<file path="src/rtl/score_keeper.sv">
// score_keeper: round-tally stage for the tug-of-war game.
// Counts round wins per player, holds the playfield in reset for a settle
// interval after every round, and flags game over when a tally reaches 7.
//
// Parameters:
//   HOLD_CYCLES  minimum cycles round_reset stays high after a round (>= 1)
// Ports:
//   clk          system clock, rising edge
//   reset        asynchronous active-high reset
//   win_left     playfield level, left end light captured
//   win_right    playfield level, right end light captured
//   left_count   left player's tally (0-7), registered
//   right_count  right player's tally (0-7), registered
//   round_reset  registered, holds the playfield at its centre state
//   game_over    registered, high once a tally reaches 7
// Configuration:
//   SCORE_WRAP_EN  free-play mode: tallies wrap 7 -> 0, game_over tied low
module score_keeper #(
  parameter int unsigned HOLD_CYCLES = 4
) (
  input  logic       clk,
  input  logic       reset,
  input  logic       win_left,
  input  logic       win_right,
  output logic [2:0] left_count,
  output logic [2:0] right_count,
  output logic       round_reset,
  output logic       game_over
);

  localparam int unsigned TIMER_W = $clog2(HOLD_CYCLES + 1);
  localparam logic [TIMER_W-1:0] TIMER_LOAD = TIMER_W'(HOLD_CYCLES - 1);

  typedef enum logic [1:0] {
    PLAY = 2'd0,
    HOLD = 2'd1,
    OVER = 2'd2
  } state_t;

  state_t             state;
  logic [TIMER_W-1:0] timer;
  logic               any_win;
  logic               max_reached;

  assign any_win     = win_left | win_right;
  assign max_reached = (left_count == 3'd7) || (right_count == 3'd7);

`ifdef SCORE_WRAP_EN
  assign game_over = 1'b0;
`endif

  // Round FSM; every output is a register updated here.
  always_ff @(posedge clk or posedge reset) begin
    if (reset) begin
      state       <= PLAY;
      timer       <= '0;
      left_count  <= 3'd0;
      right_count <= 3'd0;
      round_reset <= 1'b0;
`ifndef SCORE_WRAP_EN
      game_over   <= 1'b0;
`endif
    end else begin
      case (state)
        PLAY: begin
          if (any_win) begin
            // A simultaneous capture is a draw: settle the round, no score.
            if (win_left && !win_right) left_count <= left_count + 3'd1;
            if (win_right && !win_left) right_count <= right_count + 3'd1;
            timer       <= TIMER_LOAD;
            round_reset <= 1'b1;
            state       <= HOLD;
          end
        end
        HOLD: begin
          if (timer != '0) begin
            timer <= timer - TIMER_W'(1);
`ifndef SCORE_WRAP_EN
          end else if (max_reached) begin
            game_over <= 1'b1;
            state     <= OVER;
`endif
          end else if (!any_win) begin
            // Stay held until the playfield releases its end light.
            round_reset <= 1'b0;
            state       <= PLAY;
          end
        end
        OVER: begin
          round_reset <= 1'b1;
`ifndef SCORE_WRAP_EN
          game_over   <= 1'b1;
`endif
        end
        default: begin
          state       <= PLAY;
          round_reset <= 1'b0;
        end
      endcase
    end
  end

endmodule

</file>
<file path="config.mk">
export PLATFORM = sky130hd
export DESIGN_NAME = score_keeper
export DESIGN_NICKNAME = d
export VERILOG_FILES = /design/src/rtl/score_keeper.sv
export SDC_FILE = /design/constraint.sdc
export NUM_CORES = 1
export LEC_CHECK = 0
export CAP_MARGIN = 20
export CORE_ASPECT_RATIO = 1.2
export CORE_UTILIZATION = 45
export DETAILED_ROUTE_END_ITERATION = 7
export GPL_ROUTABILITY_DRIVEN = 1
export GPL_TIMING_DRIVEN = 1
export PLACE_DENSITY = 0.72
export SLEW_MARGIN = 20
export SYNTH_ARGS = -nofsm -noshare
export SYNTH_HDL_FRONTEND = slang
export SYNTH_SLANG_ARGS = --single-unit
export TNS_END_PERCENT = 10
</file>
<file path="constraint.sdc">
create_clock -name clk -period 1.3 [get_ports clk]
set_input_delay 0.13 -clock clk [delete_from_list [all_inputs] [get_ports clk]]
set_output_delay 0.13 -clock clk [all_outputs]
set_load 0.01 [all_outputs]
</file>
==> reports/summary.txt <==
Routed Antenna Nets = 0
Pwr Density = 1730 mW/mm^2
vias per cell = 5.283
Synth Warn # = 0
Cells after DPL = 100
Sw Ratio = 34.53%
clk root buf = clkbuf_4
Final setup violation count = 5
Port Buf Inserts = 11
Net Count, Synth = 69
worst-margin pin slew = 504.8 ps
via count = 560
post-synthesis mux area share = 9.139%
complex-gate fraction of the synthesized area = 11.42%
Max Root-Sink Buffers = 2
initial core utilization = 48.63%
worst vdd ir = 0.9942 mV
Synth Area in XOR/XNOR = 2.460%
predominant post-synthesis flop cell = dfrtp_1
fin. max-slew vios = 0
core area = 0.001464 mm^2
Worst R2R Setup Slack = -90 ps
startpoint types = flop
Final period util = 107.2%
Inserted Diodes = 0
Setup crit start = timer[1]
r2r endpoint = timer[2]
RSZ-0062 raised after global routing = yes
Layout Skew = 5.521 ps
Max FO, Critical Path = 2
Num Clock Sinks = 13
critical path's top delay family = simple AND/OR/NAND/NOR gates
Num CTS Buffers = 3
DP Worst Slack = -225.2 ps
max cap viols = 0
hold slack = 173.2 ps
Seq/Total Area, Yosys = 45.69%
Synth Cell Area = 711.9 um^2
area grow syn2layout = 49.91%
DRT iter0 DRCs = 4
synth cell count leaders = 13 x dfrtp_1, 6 x ha_1, 4 x inv_1, 4 x mux2_2, 4 x nor2_1
highest clock rate = 717.3 MHz
final non-filler cell total = 106
Worst Path Arrival = 1600 ps
vias in the first global route = 565
Synth top area share = 45.69%
FF+latch count, synth = 13
endpoint class of the critical path = flop
Overall Global Routing Usage = 21.02%
nets = 100
Reg2Reg Depth = 5
WL final = 1.536 mm
met3 Use GR = 2.941%
total gr overflow = 0
Hold Path Class = in -> async
number of distinct library cells after synthesis = 23
die area = 0.001746 mm^2
Synth Area per Inst = 12.07 um^2
drt first pass iters = 4
min cycle time layout = 1394 ps
detailed placement HPWL = 1.109 mm
Worst-path clk slew = 80 ps
share of layout cells above drive strength 1 = 46.07%
GR Layer Usage met1 = 23.64%
part of the power in the clock network = 13.5%
wire per inst = 14.49 um
net switching power = 0.6374 mW
CTS H-tree depth = 1
CP required = 1510 ps
cell taking the most area after synthesis = dfrtp_1
post-layout util = 72.91%
Gate power share = 51.9%
CP max-delay cell = or4b_1
Hold Fails Final Rpt = 0
first-pass GRT wire length = 2.442 mm
CTS tree = done
met2 Resource Use GR = 35.93%
post-synthesis adder-cell area fraction = 10.54%
crit path buf inv count = 1
largest family of logic cells by synthesized area = simple AND/OR/NAND/NOR gates
Post-synth EDFFs = 0
violated checks = setup timing
Ports = 12
DRC violations left = 0
ys async rst share = 100.0%
critical path class = reg -> reg
Chip Width = 38.31 um
Clk Latency, worst-skew pair = 280 ps
Leakage = 0.5522 nW
pin count of the biggest net entering global routing = 14
row count = 15
Synth area leaders = dfrtp_1 46%, ha_1 11%, nor4b_4 6.7%
Die Span Y = 45.57 um
GRT busiest layer = met2
most frequent cell after synthesis = dfrtp_1
setup ws final = -94.05 ps
critical path, cell by cell = inv_2, ha_4, or4b_1, o21ai_1, o2bb2ai_1
sequential fraction of design power = 34.6%
Placer Congestion = 0.7402
initial antenna violation count = 0
cts hold-fix bufs = 0
status = complete, but fails checks
FF-to-FF Start = timer[1]
Internal = 1.209 mW
cells after synthesis = 59
relative slew slack = 66.31%
Synth Area in Simple Gates = 16.34%
critical path's largest stage delay = 440 ps
-- placed cells by master, fill, tap and decap left out, drive strengths merged --
cell type      synthesis  routed
xor2                   2       2
a21oi                  1       1
mux2i                  2       2
clkbuf                 0       4
dlymetal6s2s           0       1
a21o                   1       1
nor4b                  2       2
nand2                  1       1
nor2                   4       4
inv                    4       4
nand2b                 3       3
o21ai                  3       3
o2bb2ai                1       1
dfrtp                 13      13
mux2                   4       4
a41o                   1       1
clkdlybuf4s50          0       3
buf                    2      17
or4b                   1       1
a211o                  1       1
ha                     6       6
nor3                   3       3
a2bb2oi                3       3
dlygate4sd2            0       7
nor2b                  1       1
-- logic make-up after synthesis --
logic type               count (synthesis)
buffers and inverters                    6
AND/OR/NAND/NOR                         15
AO/OA/AOI/OAI                           11
multiplexers                             6
adder cells (fa/ha/maj)                  6
XOR/XNOR                                 2
flip-flops                              13
-- stage by stage --
| step | power, mW | setup TNS, ps | area, um^2 |
|---|---|---|---|
| after floorplan | 1.065 | -31.16 | 747.0 |
| after global placement | 1.450 | -985.8 | 974.7 |
| after detailed placement | 1.497 | -1372 | 974.7 |
| after CTS | 1.706 | -189.4 | 1005 |
| after global routing | 1.957 | -427.4 | 1067 |
| final | 1.846 | -157.8 | 1067 |
-- sequential cells by signal, summed over array words and instances, names as in the netlist --
| signal | flops |
|---|---|
| left_count | 3 |
| right_count | 3 |
| timer | 3 |
| state | 2 |
| game_over | 1 |
| round_reset | 1 |
-- layout make-up --
type | instances | area (um^2)
inverter | 4 | 15.01
tap | 17 | 21.27
clock buffer | 4 | 26.28
sequential | 13 | 327.8
multi-input combinational | 40 | 445.4
fill | 114 | 396.6
timing repair buffer | 28 | 231.5
-- how the worst max path moves through the flow --
| stage | end | slack [ps] | cells past startpoint |
|---|---|---|---|
| 6_report | timer[2] | -90 | 5 |
| 5_1_grt | timer[2] | -130 | 5 |
| 4_1_cts | timer[2] | -80 | 5 |
| 2_1_floorplan | game_over | -20 | 5 |
| 3_3_place_gp | right_count[1] | -210 | 3 |
| 3_5_place_dp | right_count[1] | -230 | 3 |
______________________________
Work request ::
Copy word for word the stretch of entries above from the line that has "Synth area leaders" through the line that has "sequential fraction of design power = 34.6%", both ends included, and nothing outside it.

Written answer ::
Synth area leaders = dfrtp_1 46%, ha_1 11%, nor4b_4 6.7%
Die Span Y = 45.57 um
GRT busiest layer = met2
most frequent cell after synthesis = dfrtp_1
setup ws final = -94.05 ps
critical path, cell by cell = inv_2, ha_4, or4b_1, o21ai_1, o2bb2ai_1
sequential fraction of design power = 34.6%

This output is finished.